Nous nous sommes mis d’accord sur les aspects principaux de l’économie sociale solidaire :
1) L’Economie Sociale Solidaire représente une alternative au capitalisme ainsi qu’à d’autres
systèmes économiques autoritaires et dominés par l’Etat, au sein de laquelle les gens ordinaires
jouent un rôle actif qui donnent forme à leur vie économique. L’ESS existe dans tous les secteurs de
l’économie : la production, la finance, la distribution et l’échange, et dans la consommation.
2) L’Economie Sociale Solidaire est une approche éthique et basée sur des valeurs du
développement économique qui met la priorité sur le bien-être des êtres humains et de la planète
(par exemple, le concept d’Indice du Bonheur et de buen vivir -vivre en harmonie avec les autres
peuples et avec la Terre Mère), plutôt que sur le profit et la croissance aveugle. Nous réaffirmons
les valeurs exprimées dans la Charte du Ripess qui incluent :
a. l’humanisme;
b. la solidarité/mutualisme/coopération/réciprocité, y compris la globalisation de la solidarité
(antiimpérialisme);
c. une démocratie sociale, politique et économique;
d. l’équité/la justice pour tous y compris les dimensions de genre, race, ethnie, classe, âge,
orientation sexuelle, etc.;
e. le développement durable;
f. le pluralisme/inclusivité/diversité/créativité;
g. la Territorialité/développement local/subsidiarité qui est à la base de la prise de décision et de la
gestion à un niveau aussi local que possible.
3) L’Autogestion et la propriété collective sur le lieu de travail et dans la communauté sont des
éléments centraux de l’économie solidaire.

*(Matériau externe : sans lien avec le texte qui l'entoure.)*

**config.mk**
```make
export PLATFORM = sky130hd
export DESIGN_NAME = ghtIndexHash
export DESIGN_NICKNAME = d
export VERILOG_FILES = /design/src/verilog/ghtPkg.sv /design/src/verilog/ghtIndexHash.sv
export SDC_FILE = /design/constraint.sdc
export NUM_CORES = 1
export LEC_CHECK = 0
export BUFFER_PORTS_ARGS = -buffer_cell sky130_fd_sc_hd__buf_2
export CAP_MARGIN = 20
export CORE_MARGIN = 10
export CORE_UTILIZATION = 25
export CTS_CLUSTER_SIZE = 24
export DETAILED_ROUTE_END_ITERATION = 16
export PLACE_DENSITY = 0.6
export SYNTH_ARGS = -nofsm -noshare
export SYNTH_HDL_FRONTEND = slang
export SYNTH_SLANG_ARGS = --single-unit
```
**constraint.sdc**
```tcl
create_clock -name clk -period 0.8 [get_ports clk]
set_input_delay 0.16 -clock clk [delete_from_list [all_inputs] [get_ports clk]]
set_output_delay 0.16 -clock clk [all_outputs]
set_load 0.005 [all_outputs]
```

a. Il existe de très nombreuses manifestations de l’autogestion et des formes de propriété collective
qui comprennent : les coopératives (de travailleurs, producteurs, consommateurs, de crédit, de
logement, etc.), des entreprises dont la communauté est propriétaire, des « biens communs »
(gouvernance participative, comme par exemple la gestion communautaire des forêts au Népal).
4) L’économie solidaire met l’accent sur l’empowerment des femmes et des groupes marginalisés,
ainsi que sur le travail de lutte contre la pauvreté et d’inclusion sociale.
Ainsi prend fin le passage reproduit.